**RECORDS FOR THIS TASK**
● ● ● ●
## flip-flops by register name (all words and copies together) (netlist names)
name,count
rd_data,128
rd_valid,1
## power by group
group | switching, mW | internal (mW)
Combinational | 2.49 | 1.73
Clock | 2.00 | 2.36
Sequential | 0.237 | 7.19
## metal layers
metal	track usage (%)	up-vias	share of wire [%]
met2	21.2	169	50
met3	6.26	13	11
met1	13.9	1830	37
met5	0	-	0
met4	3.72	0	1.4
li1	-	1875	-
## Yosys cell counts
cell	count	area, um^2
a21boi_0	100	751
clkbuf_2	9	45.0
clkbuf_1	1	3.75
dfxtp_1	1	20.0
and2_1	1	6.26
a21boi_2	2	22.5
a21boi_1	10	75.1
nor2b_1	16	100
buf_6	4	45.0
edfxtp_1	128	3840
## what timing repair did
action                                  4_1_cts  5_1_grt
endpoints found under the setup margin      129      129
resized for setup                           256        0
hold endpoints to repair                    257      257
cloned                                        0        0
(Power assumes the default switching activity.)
[src/verilog/layer_buf_pkg.sv]
/*
 * Feature-map buffer shared types
 * Line width, command opcodes and the two views of a 128-bit line
 */
`default_nettype none

package layer_buf_pkg;

  localparam int LINE_W     = 128;
  localparam int PSUM_W     = 16;
  localparam int ACT_W      = 8;
  localparam int PSUM_LANES = LINE_W / PSUM_W;
  localparam int ACT_LANES  = LINE_W / ACT_W;

  // ======================================
  // Commands
  // ======================================
  typedef enum logic [1:0] {
    OP_WRITE     = 2'b00,
    OP_READ      = 2'b01,
    OP_READ_RELU = 2'b10,
    OP_ACC       = 2'b11
  } layer_op_e;

  // ======================================
  // Line views
  // ======================================
  typedef logic signed [PSUM_W-1:0] psum_t;
  typedef logic signed [ACT_W-1:0]  act_t;

  // Same 128 bits, partial sums for ACC or activations for ReLU reads
  typedef union packed {
    psum_t [PSUM_LANES-1:0] psum;
    act_t  [ACT_LANES-1:0]  act;
  } layer_line_u;

endpackage

`default_nettype wire

[src/verilog/layer_cmd_decode.sv]
/*
 * Command decode stage
 * Registers the command strobe and splits the opcode into stage controls
 */
`timescale 1ns/1ps
`default_nettype none

module layer_cmd_decode #(
  parameter int ADDR_W = 6
) (
  input  logic                       ck,
  input  logic                       rst_n,
  input  logic                       cmd_valid,
  input  layer_buf_pkg::layer_op_e   cmd_op,
  input  logic [ADDR_W-1:0]          cmd_addr,
  input  layer_buf_pkg::layer_line_u cmd_data,
  output logic                       dec_rd,
  output logic                       dec_wr,
  output logic                       dec_acc,
  output logic                       dec_relu,
  output logic [ADDR_W-1:0]          dec_addr,
  output layer_buf_pkg::layer_line_u dec_data
);
  import layer_buf_pkg::*;

  logic [3:0] ctl_next;

  // Order is rd, wr, acc, relu
  always_comb begin
    ctl_next = 4'b0000;
    if (cmd_valid) begin
      case (cmd_op)
        OP_WRITE:     ctl_next = 4'b0100;
        OP_READ:      ctl_next = 4'b1000;
        OP_READ_RELU: ctl_next = 4'b1001;
        OP_ACC:       ctl_next = 4'b1010;
        default:      ctl_next = 4'b0000;
      endcase
    end
  end

  always_ff @(posedge ck) begin
    if (!rst_n) begin
      {dec_rd, dec_wr, dec_acc, dec_relu} <= 4'b0000;
    end else begin
      {dec_rd, dec_wr, dec_acc, dec_relu} <= ctl_next;
    end
  end

  always_ff @(posedge ck) begin
    if (cmd_valid) begin
      dec_addr <= cmd_addr;
      dec_data <= cmd_data;
    end
  end

  // One command class per cycle at most
  a_ctl_onehot : assert property (@(posedge ck) disable iff (!rst_n)
    $onehot0({dec_wr, dec_rd && !dec_acc && !dec_relu, dec_acc, dec_relu}));

endmodule

`default_nettype wire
● ● ● ●
**TASK STATEMENT**
Show me every line of the entries above that holds "repair".

**RESULT OF THE TASK**
## what timing repair did
hold endpoints to repair                    257      257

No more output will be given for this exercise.